Material for this task:
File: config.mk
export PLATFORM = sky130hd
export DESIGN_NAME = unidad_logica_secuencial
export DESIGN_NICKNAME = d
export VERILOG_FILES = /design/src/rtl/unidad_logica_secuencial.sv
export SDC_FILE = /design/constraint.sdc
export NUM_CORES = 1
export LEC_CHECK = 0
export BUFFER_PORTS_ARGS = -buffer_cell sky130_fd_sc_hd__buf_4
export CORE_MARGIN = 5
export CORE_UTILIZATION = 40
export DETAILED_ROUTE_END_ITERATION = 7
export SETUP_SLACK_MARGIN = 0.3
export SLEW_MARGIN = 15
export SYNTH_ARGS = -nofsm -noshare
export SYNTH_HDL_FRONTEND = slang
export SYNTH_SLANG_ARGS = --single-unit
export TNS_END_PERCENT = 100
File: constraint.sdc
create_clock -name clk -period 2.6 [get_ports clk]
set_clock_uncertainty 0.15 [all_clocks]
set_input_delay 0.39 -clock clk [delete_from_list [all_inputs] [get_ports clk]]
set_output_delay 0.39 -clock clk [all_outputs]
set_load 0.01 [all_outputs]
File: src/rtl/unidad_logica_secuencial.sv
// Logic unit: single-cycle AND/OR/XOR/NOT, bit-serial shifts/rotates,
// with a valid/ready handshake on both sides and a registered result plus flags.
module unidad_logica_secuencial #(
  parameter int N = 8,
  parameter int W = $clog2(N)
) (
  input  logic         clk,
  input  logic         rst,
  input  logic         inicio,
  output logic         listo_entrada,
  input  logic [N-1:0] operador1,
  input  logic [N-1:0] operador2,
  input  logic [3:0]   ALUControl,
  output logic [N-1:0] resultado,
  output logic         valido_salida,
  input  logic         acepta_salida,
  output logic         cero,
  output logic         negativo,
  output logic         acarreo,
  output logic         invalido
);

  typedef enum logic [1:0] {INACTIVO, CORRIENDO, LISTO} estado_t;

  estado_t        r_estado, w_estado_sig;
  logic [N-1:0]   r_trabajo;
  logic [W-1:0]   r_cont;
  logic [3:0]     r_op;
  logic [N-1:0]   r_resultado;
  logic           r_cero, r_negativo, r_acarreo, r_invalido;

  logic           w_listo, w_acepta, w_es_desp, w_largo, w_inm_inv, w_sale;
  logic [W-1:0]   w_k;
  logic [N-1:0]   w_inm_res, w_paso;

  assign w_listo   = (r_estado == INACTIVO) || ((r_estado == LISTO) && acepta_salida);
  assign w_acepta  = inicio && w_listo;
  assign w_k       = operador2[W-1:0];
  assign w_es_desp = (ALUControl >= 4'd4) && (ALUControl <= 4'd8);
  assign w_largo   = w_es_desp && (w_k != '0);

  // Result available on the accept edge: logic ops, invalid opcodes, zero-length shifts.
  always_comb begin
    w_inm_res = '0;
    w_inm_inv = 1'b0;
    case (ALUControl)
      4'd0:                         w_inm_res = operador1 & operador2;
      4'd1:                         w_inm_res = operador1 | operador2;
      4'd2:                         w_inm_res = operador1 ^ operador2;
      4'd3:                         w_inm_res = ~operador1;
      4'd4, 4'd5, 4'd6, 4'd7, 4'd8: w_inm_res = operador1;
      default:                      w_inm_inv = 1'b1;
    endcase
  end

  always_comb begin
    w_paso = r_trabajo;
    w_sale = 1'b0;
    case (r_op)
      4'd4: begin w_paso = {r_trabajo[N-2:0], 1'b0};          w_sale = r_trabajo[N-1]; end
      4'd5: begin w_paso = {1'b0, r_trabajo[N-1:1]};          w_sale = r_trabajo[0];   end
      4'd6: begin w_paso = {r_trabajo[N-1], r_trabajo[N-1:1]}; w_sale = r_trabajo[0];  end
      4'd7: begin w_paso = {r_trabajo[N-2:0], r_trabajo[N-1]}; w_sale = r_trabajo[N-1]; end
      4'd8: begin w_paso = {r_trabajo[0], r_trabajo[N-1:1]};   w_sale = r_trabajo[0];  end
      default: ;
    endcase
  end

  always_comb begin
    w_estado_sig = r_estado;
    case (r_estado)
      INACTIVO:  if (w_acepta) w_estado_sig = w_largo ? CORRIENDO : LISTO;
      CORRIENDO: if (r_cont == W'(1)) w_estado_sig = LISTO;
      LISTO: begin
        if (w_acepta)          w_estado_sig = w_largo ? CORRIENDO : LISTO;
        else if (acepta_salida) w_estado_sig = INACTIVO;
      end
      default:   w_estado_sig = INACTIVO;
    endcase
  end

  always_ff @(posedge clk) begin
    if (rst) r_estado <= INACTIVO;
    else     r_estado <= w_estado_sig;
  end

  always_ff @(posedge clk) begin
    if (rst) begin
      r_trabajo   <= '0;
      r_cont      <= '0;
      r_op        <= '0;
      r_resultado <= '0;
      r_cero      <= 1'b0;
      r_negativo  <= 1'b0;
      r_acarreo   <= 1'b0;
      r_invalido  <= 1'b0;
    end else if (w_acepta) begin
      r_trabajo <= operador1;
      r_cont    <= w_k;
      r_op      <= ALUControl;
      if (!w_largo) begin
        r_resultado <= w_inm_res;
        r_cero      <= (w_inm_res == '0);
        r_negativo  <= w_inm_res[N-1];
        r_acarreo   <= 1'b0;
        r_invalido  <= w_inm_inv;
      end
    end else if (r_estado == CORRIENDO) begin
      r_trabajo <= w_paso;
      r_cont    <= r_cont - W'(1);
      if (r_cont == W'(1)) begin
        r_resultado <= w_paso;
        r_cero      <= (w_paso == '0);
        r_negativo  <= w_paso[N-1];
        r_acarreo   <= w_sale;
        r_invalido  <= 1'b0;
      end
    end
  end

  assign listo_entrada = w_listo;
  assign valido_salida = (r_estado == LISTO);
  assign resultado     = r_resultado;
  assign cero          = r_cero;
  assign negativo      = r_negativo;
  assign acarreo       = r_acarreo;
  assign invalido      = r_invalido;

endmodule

==

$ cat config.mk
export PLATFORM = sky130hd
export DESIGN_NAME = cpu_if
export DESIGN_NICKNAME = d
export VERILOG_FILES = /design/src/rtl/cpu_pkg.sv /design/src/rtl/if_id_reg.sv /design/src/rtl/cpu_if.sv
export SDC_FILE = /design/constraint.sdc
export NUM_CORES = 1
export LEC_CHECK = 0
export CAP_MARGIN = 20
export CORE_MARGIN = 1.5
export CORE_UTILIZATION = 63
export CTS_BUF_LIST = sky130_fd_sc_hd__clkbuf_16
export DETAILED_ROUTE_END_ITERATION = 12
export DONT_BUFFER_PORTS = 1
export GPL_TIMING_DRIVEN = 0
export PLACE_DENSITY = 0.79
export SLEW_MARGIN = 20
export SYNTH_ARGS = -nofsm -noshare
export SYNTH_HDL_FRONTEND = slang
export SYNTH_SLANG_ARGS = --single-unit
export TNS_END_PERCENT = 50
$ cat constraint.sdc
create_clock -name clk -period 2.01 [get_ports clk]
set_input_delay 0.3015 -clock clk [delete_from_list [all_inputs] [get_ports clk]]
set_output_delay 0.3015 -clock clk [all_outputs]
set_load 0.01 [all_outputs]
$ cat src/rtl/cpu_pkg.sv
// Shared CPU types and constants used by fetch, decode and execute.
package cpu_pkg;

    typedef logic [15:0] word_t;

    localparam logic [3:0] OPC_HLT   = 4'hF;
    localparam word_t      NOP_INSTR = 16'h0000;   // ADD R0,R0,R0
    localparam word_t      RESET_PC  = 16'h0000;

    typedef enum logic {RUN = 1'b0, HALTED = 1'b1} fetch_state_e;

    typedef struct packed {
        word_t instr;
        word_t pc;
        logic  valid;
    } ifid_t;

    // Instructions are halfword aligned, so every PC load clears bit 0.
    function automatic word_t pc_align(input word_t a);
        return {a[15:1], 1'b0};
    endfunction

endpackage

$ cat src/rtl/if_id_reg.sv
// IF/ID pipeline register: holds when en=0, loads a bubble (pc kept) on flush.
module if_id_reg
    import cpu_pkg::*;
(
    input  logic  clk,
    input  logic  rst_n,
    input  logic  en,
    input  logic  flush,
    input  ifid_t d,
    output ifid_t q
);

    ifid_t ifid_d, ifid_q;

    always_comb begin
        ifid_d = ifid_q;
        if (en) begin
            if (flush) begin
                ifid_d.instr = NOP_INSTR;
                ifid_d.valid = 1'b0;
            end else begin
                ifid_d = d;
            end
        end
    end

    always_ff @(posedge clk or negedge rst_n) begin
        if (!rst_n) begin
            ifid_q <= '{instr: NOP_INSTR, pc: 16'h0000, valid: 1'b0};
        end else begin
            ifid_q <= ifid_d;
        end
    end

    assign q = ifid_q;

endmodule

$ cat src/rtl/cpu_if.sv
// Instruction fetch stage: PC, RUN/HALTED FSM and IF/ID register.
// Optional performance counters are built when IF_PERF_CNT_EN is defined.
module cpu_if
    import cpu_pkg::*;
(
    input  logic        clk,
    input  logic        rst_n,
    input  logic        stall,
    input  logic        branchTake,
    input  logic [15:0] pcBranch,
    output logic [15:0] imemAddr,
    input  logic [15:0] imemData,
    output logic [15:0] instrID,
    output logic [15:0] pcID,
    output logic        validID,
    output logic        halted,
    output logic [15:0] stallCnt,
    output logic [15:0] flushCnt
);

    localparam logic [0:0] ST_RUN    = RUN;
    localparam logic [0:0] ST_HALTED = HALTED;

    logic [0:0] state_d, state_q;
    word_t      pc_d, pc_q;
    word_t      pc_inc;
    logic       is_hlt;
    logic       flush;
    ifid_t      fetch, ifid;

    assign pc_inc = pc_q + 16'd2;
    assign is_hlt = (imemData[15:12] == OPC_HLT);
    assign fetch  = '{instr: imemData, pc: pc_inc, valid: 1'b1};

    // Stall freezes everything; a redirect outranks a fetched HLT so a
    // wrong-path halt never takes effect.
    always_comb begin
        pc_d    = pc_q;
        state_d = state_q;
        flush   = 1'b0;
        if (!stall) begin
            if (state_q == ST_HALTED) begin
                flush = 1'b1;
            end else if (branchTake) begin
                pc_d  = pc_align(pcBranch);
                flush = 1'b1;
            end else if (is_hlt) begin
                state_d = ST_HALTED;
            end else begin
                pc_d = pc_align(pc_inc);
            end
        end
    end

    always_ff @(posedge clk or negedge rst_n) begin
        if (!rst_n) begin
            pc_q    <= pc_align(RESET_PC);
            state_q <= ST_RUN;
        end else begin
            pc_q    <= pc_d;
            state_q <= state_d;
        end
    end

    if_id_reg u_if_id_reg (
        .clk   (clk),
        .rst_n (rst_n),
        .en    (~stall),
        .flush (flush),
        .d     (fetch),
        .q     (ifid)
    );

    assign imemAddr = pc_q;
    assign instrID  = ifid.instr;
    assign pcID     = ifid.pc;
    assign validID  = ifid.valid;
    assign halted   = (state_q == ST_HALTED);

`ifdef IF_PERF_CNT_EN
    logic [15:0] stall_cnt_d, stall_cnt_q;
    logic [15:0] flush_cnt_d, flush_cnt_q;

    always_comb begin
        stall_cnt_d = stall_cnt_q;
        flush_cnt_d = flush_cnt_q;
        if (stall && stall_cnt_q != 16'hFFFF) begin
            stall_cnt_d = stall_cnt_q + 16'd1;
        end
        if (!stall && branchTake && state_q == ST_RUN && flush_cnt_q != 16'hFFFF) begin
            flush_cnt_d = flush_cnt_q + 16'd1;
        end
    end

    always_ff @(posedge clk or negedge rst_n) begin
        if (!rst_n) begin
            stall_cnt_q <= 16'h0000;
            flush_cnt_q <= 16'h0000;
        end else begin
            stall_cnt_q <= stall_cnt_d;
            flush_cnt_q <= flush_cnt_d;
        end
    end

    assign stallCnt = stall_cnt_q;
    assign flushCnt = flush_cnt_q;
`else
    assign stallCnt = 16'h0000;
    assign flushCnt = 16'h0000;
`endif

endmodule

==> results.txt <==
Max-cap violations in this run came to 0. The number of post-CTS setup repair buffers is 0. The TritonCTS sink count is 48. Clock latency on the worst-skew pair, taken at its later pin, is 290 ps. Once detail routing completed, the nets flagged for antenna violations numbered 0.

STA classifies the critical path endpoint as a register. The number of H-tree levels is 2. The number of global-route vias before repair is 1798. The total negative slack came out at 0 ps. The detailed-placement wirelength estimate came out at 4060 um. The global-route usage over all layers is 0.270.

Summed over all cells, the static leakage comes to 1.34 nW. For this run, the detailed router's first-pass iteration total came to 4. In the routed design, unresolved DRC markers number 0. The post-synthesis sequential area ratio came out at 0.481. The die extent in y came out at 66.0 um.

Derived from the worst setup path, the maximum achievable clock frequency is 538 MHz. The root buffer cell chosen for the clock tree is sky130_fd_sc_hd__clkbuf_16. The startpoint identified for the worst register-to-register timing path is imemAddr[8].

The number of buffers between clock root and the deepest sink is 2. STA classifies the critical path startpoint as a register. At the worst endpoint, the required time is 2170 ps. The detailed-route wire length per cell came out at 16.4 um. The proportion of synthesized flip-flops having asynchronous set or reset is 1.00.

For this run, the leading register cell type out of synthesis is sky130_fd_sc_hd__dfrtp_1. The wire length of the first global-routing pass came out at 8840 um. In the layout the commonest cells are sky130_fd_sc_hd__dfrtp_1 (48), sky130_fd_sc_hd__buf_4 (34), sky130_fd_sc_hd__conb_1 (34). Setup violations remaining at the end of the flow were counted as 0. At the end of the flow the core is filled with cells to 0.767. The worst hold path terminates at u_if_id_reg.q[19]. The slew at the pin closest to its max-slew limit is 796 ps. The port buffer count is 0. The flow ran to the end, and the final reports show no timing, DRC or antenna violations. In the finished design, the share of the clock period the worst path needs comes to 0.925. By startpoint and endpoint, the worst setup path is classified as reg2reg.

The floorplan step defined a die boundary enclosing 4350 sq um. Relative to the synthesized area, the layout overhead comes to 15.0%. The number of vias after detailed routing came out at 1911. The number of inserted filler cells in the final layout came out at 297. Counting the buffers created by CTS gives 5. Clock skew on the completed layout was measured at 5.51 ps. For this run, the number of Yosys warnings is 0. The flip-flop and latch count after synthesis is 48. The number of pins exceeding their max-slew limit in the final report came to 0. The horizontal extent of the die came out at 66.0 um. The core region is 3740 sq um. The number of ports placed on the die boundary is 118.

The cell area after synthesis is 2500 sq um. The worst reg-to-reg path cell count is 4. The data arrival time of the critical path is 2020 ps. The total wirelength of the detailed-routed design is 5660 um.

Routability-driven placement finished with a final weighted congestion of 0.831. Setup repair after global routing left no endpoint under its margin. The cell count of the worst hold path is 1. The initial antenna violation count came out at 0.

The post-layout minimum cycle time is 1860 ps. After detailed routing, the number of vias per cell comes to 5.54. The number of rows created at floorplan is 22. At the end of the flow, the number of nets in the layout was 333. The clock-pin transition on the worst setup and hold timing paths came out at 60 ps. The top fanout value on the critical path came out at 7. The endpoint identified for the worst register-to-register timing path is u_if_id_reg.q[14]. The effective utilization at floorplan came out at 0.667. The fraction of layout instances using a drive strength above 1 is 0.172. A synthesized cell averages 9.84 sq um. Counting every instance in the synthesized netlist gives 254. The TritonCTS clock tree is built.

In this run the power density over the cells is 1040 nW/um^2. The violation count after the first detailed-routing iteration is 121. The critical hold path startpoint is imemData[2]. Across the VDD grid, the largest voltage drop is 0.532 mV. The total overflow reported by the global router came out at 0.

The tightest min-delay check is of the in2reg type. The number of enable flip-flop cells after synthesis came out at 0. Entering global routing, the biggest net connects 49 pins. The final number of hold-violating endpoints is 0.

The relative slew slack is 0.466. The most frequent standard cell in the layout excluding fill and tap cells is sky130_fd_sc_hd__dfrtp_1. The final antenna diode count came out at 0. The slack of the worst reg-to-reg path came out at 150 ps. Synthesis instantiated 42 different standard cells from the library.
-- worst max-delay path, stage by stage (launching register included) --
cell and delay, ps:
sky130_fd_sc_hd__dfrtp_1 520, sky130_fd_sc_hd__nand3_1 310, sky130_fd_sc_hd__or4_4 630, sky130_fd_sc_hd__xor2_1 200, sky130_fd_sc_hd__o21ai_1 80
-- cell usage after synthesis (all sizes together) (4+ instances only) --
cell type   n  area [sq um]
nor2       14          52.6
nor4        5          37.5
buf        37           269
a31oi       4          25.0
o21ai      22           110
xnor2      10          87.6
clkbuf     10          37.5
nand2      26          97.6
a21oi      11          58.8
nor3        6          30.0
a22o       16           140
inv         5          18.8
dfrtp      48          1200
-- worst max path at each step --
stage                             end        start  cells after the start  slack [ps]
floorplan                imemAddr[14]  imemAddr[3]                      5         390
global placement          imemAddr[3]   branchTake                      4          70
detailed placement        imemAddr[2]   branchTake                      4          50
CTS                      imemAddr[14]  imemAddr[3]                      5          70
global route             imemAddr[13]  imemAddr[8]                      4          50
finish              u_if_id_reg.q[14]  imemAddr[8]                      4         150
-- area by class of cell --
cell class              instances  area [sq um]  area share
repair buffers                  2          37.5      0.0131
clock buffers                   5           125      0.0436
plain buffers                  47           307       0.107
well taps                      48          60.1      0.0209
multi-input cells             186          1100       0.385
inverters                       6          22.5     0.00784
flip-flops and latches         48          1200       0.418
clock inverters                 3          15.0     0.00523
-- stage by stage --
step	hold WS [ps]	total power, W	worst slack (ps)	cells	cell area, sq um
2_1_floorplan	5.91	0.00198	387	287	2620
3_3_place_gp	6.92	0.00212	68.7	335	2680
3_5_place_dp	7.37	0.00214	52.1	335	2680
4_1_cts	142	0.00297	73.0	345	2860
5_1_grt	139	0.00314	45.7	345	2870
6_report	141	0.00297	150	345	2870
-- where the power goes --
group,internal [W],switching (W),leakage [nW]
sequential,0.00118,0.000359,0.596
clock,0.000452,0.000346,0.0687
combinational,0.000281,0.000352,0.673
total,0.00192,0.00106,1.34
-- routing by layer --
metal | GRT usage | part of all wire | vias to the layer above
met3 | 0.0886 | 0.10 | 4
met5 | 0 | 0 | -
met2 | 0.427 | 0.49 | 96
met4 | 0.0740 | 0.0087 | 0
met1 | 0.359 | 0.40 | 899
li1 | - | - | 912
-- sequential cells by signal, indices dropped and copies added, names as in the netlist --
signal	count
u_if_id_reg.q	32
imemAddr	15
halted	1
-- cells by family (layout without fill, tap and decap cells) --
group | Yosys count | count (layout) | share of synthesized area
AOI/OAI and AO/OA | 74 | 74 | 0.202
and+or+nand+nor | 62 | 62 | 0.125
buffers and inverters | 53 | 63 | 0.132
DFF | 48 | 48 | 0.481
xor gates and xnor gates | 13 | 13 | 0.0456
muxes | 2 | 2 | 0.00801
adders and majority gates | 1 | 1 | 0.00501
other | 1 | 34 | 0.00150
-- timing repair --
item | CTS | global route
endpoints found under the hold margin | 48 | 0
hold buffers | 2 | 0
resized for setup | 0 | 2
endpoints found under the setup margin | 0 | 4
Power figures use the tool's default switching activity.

Exercise requirements: From the entries above, give again exactly the lines running from the line with "File: config.mk" to the line with "set_input_delay 0.39 -clock"; include both of those lines.

Exercise answer:
File: config.mk
export PLATFORM = sky130hd
export DESIGN_NAME = unidad_logica_secuencial
export DESIGN_NICKNAME = d
export VERILOG_FILES = /design/src/rtl/unidad_logica_secuencial.sv
export SDC_FILE = /design/constraint.sdc
export NUM_CORES = 1
export LEC_CHECK = 0
export BUFFER_PORTS_ARGS = -buffer_cell sky130_fd_sc_hd__buf_4
export CORE_MARGIN = 5
export CORE_UTILIZATION = 40
export DETAILED_ROUTE_END_ITERATION = 7
export SETUP_SLACK_MARGIN = 0.3
export SLEW_MARGIN = 15
export SYNTH_ARGS = -nofsm -noshare
export SYNTH_HDL_FRONTEND = slang
export SYNTH_SLANG_ARGS = --single-unit
export TNS_END_PERCENT = 100
File: constraint.sdc
create_clock -name clk -period 2.6 [get_ports clk]
set_clock_uncertainty 0.15 [all_clocks]
set_input_delay 0.39 -clock clk [delete_from_list [all_inputs] [get_ports clk]]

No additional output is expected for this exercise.